Migajas
Saraí Pérez Rubio
Desde este encierro que soy yo misma y contenida mi mirada en ese punto que aún no sé si se mueve o si soy yo la que lo hace, escucho en mi garganta otra vez el crujir del pan entre tus dientes. Una, tres, ocho, diez migajas salen de tu boca y descansan en tu barba. Abruptamente sacudes tu rostro con la mano, pero aún hay mendrugos en tu cara. Es increíble en cuántas partes puede fragmentarse un pan y, sin embargo, cada una de ellas se transforma en un todo. ¿Así pasa con lo que siento? De todo lo que viví, crecí, entendí, exploré, habité contigo, lo reduje a migajas y no me di cuenta que nacían entonces pequeños todos de un todo que quería olvidar.
Desde este encierro que soy yo misma y contenida mi mirada en ese punto que aún no sé si se mueve o si soy yo la que lo hace, me doy cuenta de que soy cobarde e invento huidas que sanen la vergüenza de aún seguir aquí inmóvil viéndote morder de nuevo el pan que dejas a la mitad del plato azul en la mesa. ¿Recuerdas aquella ventana que filtraba el sol y hacía hipnotizantes tus ojos? ¿Recuerdas las veces que jugamos a ser otros y a amarnos en distintos lenguajes? Quiero recordarlo yo también.
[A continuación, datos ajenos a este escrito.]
What follows belongs to an exercise in optimizing a design on an open flow for small area and a short achievable clock period; a production flow would make more cautious choices.
Only simulation tests tie the RTL to the original design; equivalence was not proved.
No driver is modelled on the clock port, so clocking that relies on it looks cheaper here than on a real chip.

Setup of lagoon:
==> flow/design.v (excerpt) <==
module mac_pipe_nxn #(
    parameter int unsigned DW    = 32,
    parameter int unsigned LAT   = 3,
    parameter int unsigned GUARD = 8
) (
    input  logic                  i_clk,
    input  logic                  i_rstn,
    input  logic                  i_valid,
    output logic                  o_ready,
    input  logic                  i_multa_ns,
    input  logic                  i_multb_ns,
    input  logic [DW-1:0]         i_multa,
    input  logic [DW-1:0]         i_multb,
    input  logic                  i_acc_en,
    input  logic                  i_acc_clr,
    output logic                  o_valid,
    input  logic                  i_ready,
    output logic [2*DW-1:0]       o_product,
    output logic [2*DW+GUARD-1:0] o_acc,
    output logic                  o_acc_ovf
);
    logic advance;
    assign advance = !(o_valid && !i_ready);
    assign o_ready = advance;
    logic        r1_vld;
    logic [31:0] r1_a_n;
    logic        r1_ea_n, r1_sxen, r1_en, r1_clr;
    logic [16:0] r1_one_n, r1_neg;
    logic [15:0] r1_two_n;
    logic [34:0] bx;
    logic [16:0] d_one, d_neg, d_two;
    assign bx = {{2{i_multb_ns & i_multb[31]}}, i_multb, 1'b0};
    always_comb begin
        for (int i = 0; i < 17; i++) begin
            d_neg[i] = bx[2*i+2];
            d_one[i] = bx[2*i+1] ^ bx[2*i];
            d_two[i] = (bx[2*i+2] & ~bx[2*i+1] & ~bx[2*i]) |
                       (~bx[2*i+2] & bx[2*i+1] & bx[2*i]);
        end
    end
    always_ff @(posedge i_clk or negedge i_rstn) begin
        if (!i_rstn) r1_vld <= 1'b0;
        else if (advance) r1_vld <= i_valid;
    end
    always_ff @(posedge i_clk) begin
        if (advance || !r1_vld) begin
            r1_a_n   <= ~i_multa;
            r1_ea_n  <= ~(i_multa_ns & i_multa[31]);
            r1_one_n <= ~d_one;
            r1_two_n <= ~d_two[15:0];
            r1_neg   <= d_neg;
            r1_sxen <= (i_multa_ns | i_multb_ns) & i_acc_en;
            r1_en   <= i_acc_en;
            r1_clr  <= i_acc_clr;
        end
    end
    logic [63:0]      mul_s;
    logic [18-1:0] mul_c;
    wire pp0_0 = ((~((r1_one_n[0] | r1_a_n[0]))) ^ r1_neg[0]);
    wire pp0_1 = ((~((r1_one_n[0] | r1_a_n[1]) & (r1_two_n[0] | r1_a_n[0]))) ^ r1_neg[0]);
  ...
For scale: about 3,700 cells after synthesis, ~310 flip-flops, roughly 210 I/O pins, roughly 37,000 sq um of cells after synthesis.
export LEC_CHECK = 0
export ABC_AREA = 1
export CAP_MARGIN = 20
export CORE_MARGIN = 2
export CORE_UTILIZATION = 60
export SLEW_MARGIN = 20
export SYNTH_HIERARCHICAL = 1
export SYNTH_MINIMUM_KEEP_SIZE = 0
create_clock -name core_clock -period 12.5 [get_ports {i_clk}]
standard.sh (not shown) runs the stock make flow with config.mk's settings and CLKGATE_MAP_FILE= SYNTH_SCRIPT=/design/flow/synth_recipe.tcl, a recipe that flattens the netlist after the stock synthesis.
==> flow/flow/run.sh <==
#!/bin/bash
# Layout flow: the standard flow (standard.sh runs every ORFS step from synthesis to
# finish) with these settings changed:
#  - the ports are buffered with sky130_fd_sc_hd__buf_1 cells (buffer_ports -buffer_cell);
#  - the timing repair steps aim for 7.1 ns of setup slack (SETUP_SLACK_MARGIN);
#  - clock tree synthesis: -sink_clustering_enable -repair_clock_nets -buf_list sky130_fd_sc_hd__clkbuf_4 -dont_use_dummy_load
#  - after clock tree synthesis, flow/recover.tcl sizes down cells off the critical paths.
# The constraints (clock period, input and output delays, loads) are the standard flow's, unchanged.
# make's output goes to make_finish.log; each ORFS step logs to orfs/logs/.
set -euo pipefail
bash standard.sh "BUFFER_PORTS_ARGS=-buffer_cell sky130_fd_sc_hd__buf_1" "SETUP_SLACK_MARGIN=7.1" \
  "CTS_ARGS=-sink_clustering_enable -repair_clock_nets -buf_list sky130_fd_sc_hd__clkbuf_4 -dont_use_dummy_load" "POST_CTS_TCL=$PWD/flow/recover.tcl" finish > make_finish.log 2>&1
==> flow/flow/recover.tcl <==
# Run after clock tree synthesis (POST_CTS_TCL): size down cells on paths whose setup
# slack stays above the repair margin; the later repair steps fix what this breaks.
log_cmd estimate_parasitics -placement
log_cmd repair_timing -recover_power 100 -slack_margin 7.1 -verbose
detailed_placement
Input changes introduced in tundra (baseline for comparison: lagoon):
# lagoon
export LEC_CHECK = 0
export ABC_AREA = 1
export CAP_MARGIN = 20
export CORE_MARGIN = 2
export CORE_UTILIZATION = 60
export SLEW_MARGIN = 20
export SYNTH_HIERARCHICAL = 1
export SYNTH_MINIMUM_KEEP_SIZE = 0
create_clock -name core_clock -period 12.5 [get_ports {i_clk}]
# tundra
export LEC_CHECK = 0
export ABC_AREA = 1
export CAP_MARGIN = 0
export CORE_MARGIN = 2
export CORE_UTILIZATION = 60
export SLEW_MARGIN = 0
export SYNTH_HIERARCHICAL = 1
export SYNTH_MINIMUM_KEEP_SIZE = 0
create_clock -name core_clock -period 12.5 [get_ports {i_clk}]
==> flow/flow/run.sh <==
#!/bin/bash
# Layout flow: the standard flow (standard.sh runs every ORFS step from synthesis to
# finish) with these settings changed:
#  - the ports are buffered with sky130_fd_sc_hd__buf_1 cells (buffer_ports -buffer_cell);
#  - the timing repair steps aim for 7.1 ns of setup slack (SETUP_SLACK_MARGIN);
#  - clock tree synthesis: -sink_clustering_enable -repair_clock_nets -buf_list sky130_fd_sc_hd__clkbuf_4 -dont_use_dummy_load -sink_clustering_size 8 -sink_clustering_max_diameter 50
# The constraints (clock period, input and output delays, loads) are the standard flow's, unchanged.
# make's output goes to make_finish.log; each ORFS step logs to orfs/logs/.
set -euo pipefail
bash standard.sh "BUFFER_PORTS_ARGS=-buffer_cell sky130_fd_sc_hd__buf_1" "SETUP_SLACK_MARGIN=7.1" \
  "CTS_ARGS=-sink_clustering_enable -repair_clock_nets -buf_list sky130_fd_sc_hd__clkbuf_4 -dont_use_dummy_load -sink_clustering_size 8 -sink_clustering_max_diameter 50" finish > make_finish.log 2>&1
removed: flow/flow/recover.tcl
[summary]
Going from lagoon to tundra, routed wire length shrank slightly.
tundra against lagoon; number of inserted filler cells in the final layout is up slightly.
tundra: normalized max-slew margin is 25 points lower than what lagoon reported.
When tundra is set beside lagoon, its final cell area excluding filler cells turns out to be 1.0% smaller.
| layout-stage area growth over the synthesis result | tundra vs lagoon | 1.1 points lower |
Global-route wire length before repair of tundra falls short of that of lagoon slightly.
tundra gives more global routing usage on met1 than lagoon did.
Slack of the worst reg-to-reg path for tundra: 40 ps down relative to lagoon
tundra ends up with a total track usage that is 0.21 points lower than in lagoon.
Necesito entender cómo es que terminé aquí con historias enredadas en mi cabeza sin poder distinguir entre lo que permití que pasara y lo que imaginé que ocurrió.
Desde este encierro que soy yo misma y contenida mi mirada en ese punto que aún no sé si se mueve o si soy yo la que lo hace, entiendo mientras jalas mis brazos y sacudes mis sueños, que eso que se aleja es el futuro. “¡Vuelve! —le grito—. ¡Vuelve!”, le suplico, pero el que aparece eres tú. De nuevo tú y contigo la magia. Miro ante mí el arte de la transformación: un plato azul se convierte en mariposas. Al menos eso parecen cuando revolotean cerca de mi rostro. La misma mano que rompe el pan aterriza en mi garganta y me invita a levitar. De nuevo el crujir de tus dientes contra el pan. ¿Eso que truena es el pan?
Desde este encierro que soy yo misma y contenida mi mirada en ese punto que aún no sé si se mueve o si soy yo la que lo hace, siento un terremoto en mis entrañas mientras veo al resto del pan ser mi acompañante en las baldosas. “Lárgate —escucho a lo lejos—. Lárgate”, insiste la voz. Escucho profundamente dentro de mi cabeza esa palabra incesantemente. “Lárgate, lárgate, lárgate”. La oyen mis huesos rotos y mis intestinos perforados. “¿Quién habla? —pienso. ¿Quién eres? ¡Dime!—. ¿Quién eres?”, susurro. “Ya lo sabes”, responde. “Ya lo sabes”, respondo.
Desde este lugar que soy yo misma y contenida mi mirada en ese punto que se aleja mientras corro, entiendo que el viento que recorre mis brazos me tiñe de libertad. Mis pies dirigen de nuevo el rumbo y, aunque no sepa a dónde voy, sé a dónde no quiero regresar. Recojo mi pelo y envuelvo entre él las ganas que quedaron de mejorar. Limpio mis ojos, lamo mi sangre y sacudo mi terquedad. Cuido mis heridas y prometo nunca volver a tropezar, con plena conciencia de que seguramente en la siguiente esquina volverá a pasar. Equivocarme una, tres, ocho, diez veces, y así como las migajas, aun rota saberme un total.